Sonck's time with Borussia Mönchengladbach of the Bundesliga was hampered by injuries. Mönchengladbach signed him on a permanent contract, a deal initially arranged already at the start of his loan. In the summer of 2005, Sonck had three of his ribs broken after a horrific tackle by Wilfred Bouma in a goalless, meaningless friendly between Borussia Mönchengladbach and PSV Eindhoven. Sonck took six months to recover, marking his return to competitive football with a goal in a 3–1 defeat by Bayern Munich. He scored three more in 13 further Bundesliga games for Mönchengladbach until he was forced out for three months with an injury in the hollow of his knee at the start of the 2006–07 season.

===Back to Belgium===
Sonck left Gladbach at the end of the 2006–07 season, joining Club Brugge on a year-long loan deal while Borussia Mönchengladbach began playing in the second tier of the Bundesliga. Following the 2007–08 season, Sonck joined Brugge permanently for an undisclosed fee. At the end of the 2009–10 season, Sonck left Brugge to join Lierse S.K. on a free transfer having fallen out with manager Adrie Koster over contract negotiations and lack of first team action. Amongst his first goals for the club was an excellent overhead kick.
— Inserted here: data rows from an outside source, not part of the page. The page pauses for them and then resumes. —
`src/rtl/timer_arbiter_pkg.sv`:
```
// Shared FSM encoding and default parameters for the timer arbiter.
package timer_arbiter_pkg;

  typedef enum logic [1:0] {
    ST_IDLE  = 2'd0,
    ST_RUN   = 2'd1,
    ST_CLEAR = 2'd2,
    ST_DRAIN = 2'd3
  } state_t;

  localparam int DEF_NUM_REQ       = 4;
  localparam int DEF_COUNT_WIDTH   = 32;
  localparam int DEF_TIMEOUT_SLACK = 16;

endpackage

```
`src/rtl/timer_arbiter_rr.sv`:
```
// Combinational round-robin picker: first requester after last_grant, one-hot.
module rr_arbiter #(
  parameter int NUM_REQ = 4,
  parameter int IDX_W   = 2
) (
  input  logic [NUM_REQ-1:0] req,
  input  logic [IDX_W-1:0]   last_grant,
  output logic [NUM_REQ-1:0] sel
);

  logic found;

  always_comb begin
    sel   = '0;
    found = 1'b0;
    for (int off = 1; off <= NUM_REQ; off++) begin
      if (!found && req[IDX_W'((int'(last_grant) + off) % NUM_REQ)]) begin
        sel[IDX_W'((int'(last_grant) + off) % NUM_REQ)] = 1'b1;
        found = 1'b1;
      end
    end
  end

endmodule

```
`src/rtl/timer_arbiter.sv`:
```
// Shares one hardware timer among NUM_REQ requesters with round-robin grants.
// Optional watchdog enabled by defining TIMER_ARBITER_TIMEOUT_EN.
module timer_arbiter
  import timer_arbiter_pkg::*;
#(
  parameter int NUM_REQ       = DEF_NUM_REQ,
  parameter int COUNT_WIDTH   = DEF_COUNT_WIDTH,
  parameter int TIMEOUT_SLACK = DEF_TIMEOUT_SLACK
) (
  input  logic                           clk,
  input  logic                           reset,
  input  logic [NUM_REQ-1:0]             req,
  input  logic [NUM_REQ*COUNT_WIDTH-1:0] req_count,
  output logic [NUM_REQ-1:0]             grant,
  output logic [NUM_REQ-1:0]             done,
  output logic                           busy,
  output logic                           fault,
  output logic [COUNT_WIDTH-1:0]         timer_count,
  output logic                           timer_enable,
  input  logic                           timer_interrupt,
  output logic                           timer_interrupt_clear
);

  localparam int IDX_W = (NUM_REQ > 1) ? $clog2(NUM_REQ) : 1;

  state_t                 state_q, state_d;
  logic [NUM_REQ-1:0]     grant_q, grant_d, done_q, done_d, sel;
  logic [COUNT_WIDTH-1:0] tcount_q, tcount_d, sel_count;
  logic [IDX_W-1:0]       last_q, last_d, sel_idx;
  logic                   ten_q, ten_d, clr_q, clr_d;
  logic                   owner_req, cnt_zero, tmo_hit;

  rr_arbiter #(.NUM_REQ(NUM_REQ), .IDX_W(IDX_W)) u_rr (
    .req        (req),
    .last_grant (last_q),
    .sel        (sel)
  );

  always_comb begin
    sel_count = '0;
    sel_idx   = '0;
    for (int i = 0; i < NUM_REQ; i++) begin
      if (sel[i]) begin
        sel_count = req_count[i*COUNT_WIDTH +: COUNT_WIDTH];
        sel_idx   = IDX_W'(i);
      end
    end
  end

  assign owner_req = |(req & grant_q);
  assign cnt_zero  = (tcount_q == '0);

`ifdef TIMER_ARBITER_TIMEOUT_EN
  logic [COUNT_WIDTH:0] tmo_q;
  logic                 fault_q;

  // Counter is cleared on every IDLE cycle, so it starts at zero on RUN entry.
  assign tmo_hit = (state_q == ST_RUN) && !cnt_zero && !timer_interrupt &&
                   ((tmo_q + (COUNT_WIDTH+1)'(1)) ==
                    ({1'b0, tcount_q} + (COUNT_WIDTH+1)'(TIMEOUT_SLACK)));

  always_ff @(posedge clk) begin
    if (!reset) begin
      tmo_q   <= '0;
      fault_q <= 1'b0;
    end else begin
      fault_q <= tmo_hit;
      if (state_q == ST_RUN) tmo_q <= tmo_q + (COUNT_WIDTH+1)'(1);
      else                   tmo_q <= '0;
    end
  end

  assign fault = fault_q;
`else
  assign tmo_hit = 1'b0;
  assign fault   = 1'b0;
`endif

  // State register plus datapath registers
  always_ff @(posedge clk) begin
    if (!reset) begin
      state_q  <= ST_IDLE;
      grant_q  <= '0;
      done_q   <= '0;
      tcount_q <= '0;
      last_q   <= IDX_W'(NUM_REQ - 1);
      ten_q    <= 1'b0;
      clr_q    <= 1'b0;
    end else begin
      state_q  <= state_d;
      grant_q  <= grant_d;
      done_q   <= done_d;
      tcount_q <= tcount_d;
      last_q   <= last_d;
      ten_q    <= ten_d;
      clr_q    <= clr_d;
    end
  end

  // Next-state logic; completion takes priority over timeout and abort
  always_comb begin
    state_d = state_q;
    unique case (state_q)
      ST_IDLE:  if (|req) state_d = ST_RUN;
      ST_RUN: begin
        if (cnt_zero)             state_d = ST_IDLE;
        else if (timer_interrupt) state_d = ST_CLEAR;
        else if (tmo_hit)         state_d = ST_DRAIN;
        else if (!owner_req)      state_d = ST_DRAIN;
      end
      ST_CLEAR, ST_DRAIN: if (!timer_interrupt) state_d = ST_IDLE;
      default:  state_d = ST_IDLE;
    endcase
  end

  // Register next values for the outputs
  always_comb begin
    grant_d  = grant_q;
    done_d   = '0;
    tcount_d = tcount_q;
    last_d   = last_q;
    ten_d    = ten_q;
    clr_d    = 1'b0;
    unique case (state_q)
      ST_IDLE: begin
        grant_d = sel;
        if (|req) begin
          tcount_d = sel_count;
          last_d   = sel_idx;
          ten_d    = (sel_count != '0);
        end
      end
      ST_RUN: begin
        // Zero count keeps grant through the done cycle; IDLE reloads it.
        if (cnt_zero) begin
          done_d = grant_q;
        end else if (timer_interrupt) begin
          done_d = grant_q;
          ten_d  = 1'b0;
          clr_d  = 1'b1;
        end else if (tmo_hit || !owner_req) begin
          ten_d  = 1'b0;
          clr_d  = 1'b1;
        end
      end
      ST_CLEAR, ST_DRAIN: if (!timer_interrupt) grant_d = '0;
      default: grant_d = '0;
    endcase
  end

  assign busy                  = (state_q != ST_IDLE);
  assign grant                 = grant_q;
  assign done                  = done_q;
  assign timer_count           = tcount_q;
  assign timer_enable          = ten_q;
  assign timer_interrupt_clear = clr_q;

endmodule
```
`config.mk`:
```
export PLATFORM = sky130hd
export DESIGN_NAME = timer_arbiter
export DESIGN_NICKNAME = d
export VERILOG_FILES = /design/src/rtl/timer_arbiter_pkg.sv /design/src/rtl/timer_arbiter_rr.sv /design/src/rtl/timer_arbiter.sv
export SDC_FILE = /design/constraint.sdc
export NUM_CORES = 1
export LEC_CHECK = 0
export CAP_MARGIN = 40
export CORE_UTILIZATION = 38
export DETAILED_ROUTE_END_ITERATION = 7
export HOLD_SLACK_MARGIN = 0.06
export PLACE_DENSITY_LB_ADDON = 0.1
export SLEW_MARGIN = 10
export SYNTH_ARGS = -nofsm -noshare
export SYNTH_HDL_FRONTEND = slang
export SYNTH_SLANG_ARGS = --single-unit
```
`constraint.sdc`:
```
create_clock -name clk -period 3.8 [get_ports clk]
set_input_delay 0.38 -clock clk [delete_from_list [all_inputs] [get_ports clk]]
set_output_delay 0.38 -clock clk [all_outputs]
set_load 0.02 [all_outputs]
```
==> results of run 1 <==
## registers in the layout, summed over array words and instances, names as in the netlist
signal / cells
timer_count: 32
state_q: 2
last_q: 2
grant: 4
done: 4
timer_interrupt_clear: 1
timer_enable: 1
## layout by cell type (no fill, tap or decap), types with 11 or more instances in the layout
master           count
clkdlybuf4s50_1    177
buf_4               64
nor2_1              61
dfxtp_1             46
a21oi_1             35
nand2_1             33
a211oi_1            21
o21ai_0             20
nor4_1              17
nor3_1              17
a221oi_1            17
a22oi_1             11
## final cells by class
type	instances	share of cell area
clock inverter	3	0.00299
timing repair buffer	244	0.369
inverter	9	0.00538
tap	133	0.0265
sequential	46	0.147
clock buffer	5	0.0110
multi-input combinational	404	0.438
## routing by layer
layer	track usage	wire, um	up-vias
met1	0.423	7090	2343
li1	-	-	2385
met2	0.471	7230	259
met4	0.0780	320	0
met3	0.0298	1180	25
met5	0	0	-
## where the power goes
part           total [uW]  switching, uW  leakage [uW]  internal, uW
Clock                 295            166     0.0000483           130
Sequential            759            132      0.000380           627
Combinational        3380           1830       0.00192          1550
Total                4440           2130       0.00235          2310
## cells by family (layout without fill, tap and decap cells)
family                     Yosys count  in the layout  share of synthesized area
buffers and inverters               54            261                     0.0650
DFF                                 46             46                      0.238
AOI/OAI and AO/OA                  187            187                      0.363
other                                1              1                   0.000969
adders and majority gates            8              8                     0.0259
and+or+nand+nor                    190            190                      0.252
muxes                               18             18                     0.0553
## worst max-delay path, delay by kind of cell
family	cells	cell delay (ns)
simple gates	2	0.46
mux	1	0.55
buf+inv	1	0.60
compound gates	6	1.92
## worst max path at each step
| stage | start | to | slack [ns] | cells after the start |
|---|---|---|---|---|
| after floorplan | last_q[0]$_SDFFE_PN1P_ | timer_enable$_SDFFE_PN0P_ | 0.05 | 15 |
| after global placement | req[3] | timer_enable$_SDFFE_PN0P_ | -0.23 | 12 |
| after detailed placement | req[1] | timer_enable$_SDFFE_PN0P_ | -0.18 | 10 |
| after CTS | last_q[1]$_SDFFE_PN1P_ | timer_enable$_SDFFE_PN0P_ | 0.04 | 14 |
| after global routing | last_q[1]$_SDFFE_PN1P_ | timer_enable$_SDFFE_PN0P_ | -0.07 | 11 |
| final | req[3] | timer_enable$_SDFFE_PN0P_ | 0.09 | 10 |
## metrics by stage
stage	cells	setup TNS [ns]	hold WS, ns	setup slack, ns
floorplan	504	0	0.518	0.0530
global route	844	-0.119	0.523	-0.0710
CTS	844	0	0.499	0.0431
finish	844	0	0.498	0.0871
detailed placement	836	-0.324	0.487	-0.181
global placement	835	-0.233	0.475	-0.233
==> qor.yml, run 1 <==
outcome: "completed"
drive_above_1_share: 0.160
synth_area_per_cell_um2: 7.68
critPathCaptureType: "register"
relSlewSlack: 0.533
r2r-end: "timer_enable$_SDFFE_PN0P_"
drt_iter0_drc: 402
multi_input_area_um2: 2750
post_cts_buffers: 0
async_flop_share: 0
critPathMaxStageDelay_ns: 0.60
synth-edff-count: 0
power_uw: 4440
min_path_type: "reg -> reg"
portBuffers: 177
synth_top_area_frac: 0.238
synth-main-ff-cell: "dfxtp_1"
ff_latch_area_um2: 921
synth_area_leader_cell: "dfxtp_1"
fin_crit_sh: 0.977
start_util: 0.394
finClkSkew_ns: 0.0178
ys_seq_area_frac: 0.238
synthDistinctLibCells: 80
syn_nets: 647
cts_buffer_depth: 2
critPathRequiredTime_ns: 4.00
rr_startpoint: "last_q[1]$_SDFFE_PN1P_"
fmax_mhz: 269
cts.sinks: 46
dr.pass1.iters: 5
cts_hold_buf: 0
ys_seq_elements: 46
regToRegSetupSlack_ns: 0.09
yosys_warnings: 0
hold_violations: 0
dp_hpwl_um: 13200
final_area_um2: 6280
cts_made_buffers: 5
ys_top_cells_by_count: "nor2_1 (62), dfxtp_1 (46), a21oi_1 (35)"
dieArea_um2: 10600
whs_endpoint: "timer_count[9]$_SDFFE_PN0P_"
area_growth_pct: 62.3
setup_violations: 0
fill_cells: 908
io_pins: 179
nets: 853
coreArea_um2: 9820
rsz0062_at_grt: "true"
synthesis.area_um2: 3870
dieWidth_um: 103
remaining_drc_errors: 0
wl_per_cell_um: 18.8
worstHoldStart: "timer_count[9]$_SDFFE_PN0P_"
clkSlewWorstSetupHoldPaths_ns: 0.09
hold_depth: 2
ff2ff_path_depth: 11
grt_first_pass_wirelength_um: 23800
fp.dieH_um: 103
placed_cell_area_um2: 6170
vias: 5012
yosysMostFrequentCell: "nor2_1"
tightest_slew_ns: 0.699
crit_arrival_ns: 3.91
overflow: 0
ir_drop_v: 0.000349
powerDensity_nw_per_um2: 706
htree_levels: 2
maxCapViolations: 0
layout_min_cycle_time_ns: 3.71
std_cell_rows: 36
n_antenna_cell: 0
insertion_delay_ns: 0.30
crit_chain: "clkdlybuf4s50_1, mux4_2, a221o_1, a32oi_2, a221oi_2, a2111oi_1, o22ai_1, nor4_2, nand4_1, o41a_1"
antenna_found_initial: 0
grt_usage: 0.295
tritoncts: "built"
cts_resized: 1
syn_inst: 504
grt_max_degree: 28
cp_max_fo: 12
path_class: "in -> reg"
leakage_uw: 0.00235
routed_wl_um: 15800
start_kind: "primary input"
routabilityCongestion: 0.955
slew_violations: 0
crit_slowest_cell: "clkdlybuf4s50_1"
viasPerCell: 5.94
post-route-util: 0.640
synth_area_leaders: "dfxtp_1 (24%), nor2_1 (6.0%), a21oi_1 (4.5%)"
first_global_vias: 4566
clockRootBuffer: "clkbuf_8"
postRouteAntennaNets: 0
(Power assumes the default switching activity.)
==> inputs of run 2 (changes only) <==
--- a/config.mk
+++ b/config.mk
@@ -6,7 +6,9 @@
 export NUM_CORES = 1
 export LEC_CHECK = 0
 export CAP_MARGIN = 40
-export CORE_UTILIZATION = 38
+export CELL_PAD_IN_SITES_DETAIL_PLACEMENT = 2
+export CELL_PAD_IN_SITES_GLOBAL_PLACEMENT = 2
+export CORE_UTILIZATION = 24
 export DETAILED_ROUTE_END_ITERATION = 7
 export HOLD_SLACK_MARGIN = 0.06
 export PLACE_DENSITY_LB_ADDON = 0.1
==> constraint.sdc (replaced) <==
create_clock -name clk -period 4.8 [get_ports clk]
set_input_delay 0.48 -clock clk [delete_from_list [all_inputs] [get_ports clk]]
set_output_delay 0.48 -clock clk [all_outputs]
set_load 0.02 [all_outputs]
==> run 2 against run 1 <==
Effect of this change:
- sequential power fell by 18%
- critical path depth rose by 3
- register-to-register slack improved by 0.28 ns
- utilization fell by 26 points
- routed wire length rose by 22%
- largest cell class unchanged
- combinational power fell by 29%
- cell area fell by 3.9%
- via count fell by 4.6%
- hold slack improved by 0.0064 ns
- final cell count rose by 3.8%
- global-route usage fell by 5.8 points
- sequential share of layout area rose by 0.59 points
==> qor.yml, run 2 (same netlist as run 1, synthesis figures left out) <==
critPathMaxStageDelay_ns: 0.70
tightest_slew_ns: 0.770
ir_drop_v: 0.000168
wl_per_cell_um: 22.0
start_util: 0.245
cts.sinks: 46
fin_crit_sh: 0.924
viasPerCell: 5.46
min_path_type: "reg -> reg"
overflow: 0
maxCapViolations: 0
dr.pass1.iters: 4
slew_violations: 0
gr-usage-met3: 0.0412
coreArea_um2: 15800
fill_cells: 1787
clockRootBuffer: "clkbuf_16"
vias: 4779
leakage_uw: 0.00214
use_met1: 0.303
relSlewSlack: 0.473
postRouteAntennaNets: 0
fp.dieH_um: 129
htree_levels: 2
ff_latch_area_um2: 921
portBuffers: 177
final_common_cell: "clkdlybuf4s50_1"
grt_max_degree: 43
crit_slowest_cell: "a2111oi_0"
powerDensity_nw_per_um2: 557
cts_buffer_depth: 2
post_cts_buffers: 0
routabilityCongestion: 0.841
remaining_drc_errors: 0
antenna_found_initial: 0
largest_register_ffs: 32
busiest_layer: "met2"
cts_resized: 0
dieArea_um2: 16600
setup_violations: 0
n_antenna_cell: 0
area_growth_pct: 56.1
dp_hpwl_um: 16000
multi_input_area_um2: 2730
drive_above_1_share: 0.0848
tritoncts: "built"
outcome: "completed"
crit_chain: "inv_1, ha_1, mux2_2, a2111oi_0, or3_1, nor3_2, buf_12, buf_4, o21ai_0, o221ai_1, a2111oi_2, nand4_1, o41a_1"
rsz0062_at_grt: "false"
finClkSkew_ns: 0.00369
fin_tns_setup_ns: 0
grt_first_pass_wirelength_um: 29800
cts_made_buffers: 5
fmax_mhz: 225
use_met2: 0.414
clkSlewWorstSetupHoldPaths_ns: 0.06
insertion_delay_ns: 0.28
path_class: "reg -> reg"
layout_min_cycle_time_ns: 4.44
hold_violations: 0
cts_hold_buf: 0
drt_iter0_drc: 209
std_cell_rows: 46
fin_ws_ns: 0.363
start_kind: "register"
critPathCaptureType: "register"
cp_max_fo: 24
dieWidth_um: 129
nets: 803
io_pins: 179
mostFrequentLayoutCells: "clkdlybuf4s50_1 (177), nor2_1 (61), dfxtp_1 (46), a21oi_1 (35), nand2_1 (33)"
critPathRequiredTime_ns: 4.97
grt_usage: 0.237
crit_arrival_ns: 4.61
routed_wl_um: 19300
dp_slack_ns: 0.329
first_global_vias: 5201
run 2: changes by cell type in the layout (fill, tap and decap cells not counted), moves of 2 or more:
cell,change
a2111oi_0,+2
clkbuf_16,+5
a2111oi_2,-2
clkbuf_8,-5
buf_4,-50
clkinv_2,-2
run 2: path summary, 6_finish.rpt:
check	start	to	slack, ns	depth (start not counted)
setup / recovery	last_q[0]$_SDFFE_PN1P_	timer_enable$_SDFFE_PN0P_	0.36	13
hold reg to reg	timer_count[26]$_SDFFE_PN0P_	timer_count[26]$_SDFFE_PN0P_	0.50	2
setup reg to reg	last_q[0]$_SDFFE_PN1P_	timer_enable$_SDFFE_PN0P_	0.36	13
hold / removal	timer_count[26]$_SDFFE_PN0P_	timer_count[26]$_SDFFE_PN0P_	0.50	2
run 2: routing by layer:
layer	wire length, um	part of all wire
met1	8600	0.45
met2	9380	0.49
met3	1020	0.053
met4	274	0.014
met5	0	0
run 2: area by class of cell:
| class | count | area share |
|---|---|---|
| timing repair buffer | 194 | 0.322 |
| sequential | 46 | 0.152 |
| clock buffer | 6 | 0.0213 |
| inverter | 9 | 0.00559 |
| tap | 216 | 0.0447 |
| multi-input combinational | 404 | 0.453 |
| clock inverter | 1 | 0.00124 |
run 2: where the power goes:
group / internal, uW / leakage (uW) / switching, uW / total, uW
sequential: 497 / 0.000380 / 127 / 624
clock: 190 / 0.0000629 / 141 / 331
combinational: 982 / 0.00169 / 1430 / 2410
total: 1670 / 0.00214 / 1690 / 3360
run 2: per-stage QoR:
step,hold slack [ns],std cells,total power (uW),utilization,area [um2]
floorplan,0.530,504,2060,-,3870
global placement,0.483,867,2980,0.370,5860
detailed placement,0.497,869,3040,0.373,5900
CTS,0.508,876,3380,0.382,6040
global route,0.538,876,3610,0.382,6040
finish,0.504,876,3360,0.382,6040
run 2: critical path: cells and delay by family, from the launching register on:
| family | cells | cell delay (ns) |
|---|---|---|
| buf+inv | 3 | 0.53 |
| simple gates | 3 | 0.56 |
| mux | 1 | 0.40 |
| flops | 1 | 0.33 |
| compound gates | 5 | 1.84 |
| fa+ha+maj | 1 | 0.65 |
Sonck was released in the summer of 2012 and spent a few months unemployed before joining newly promoted Waasland-Beveren near the end of October 2012. In January 2014 signed with 1ste Provincial Oost-Vlaanderen club KE Appelterre-Eichem, before retiring just three months later.

==International career==
Wesley Sonck was a member of the Belgian squad at the 2002 FIFA World Cup. He scored one goal in the Group stage match against Russia.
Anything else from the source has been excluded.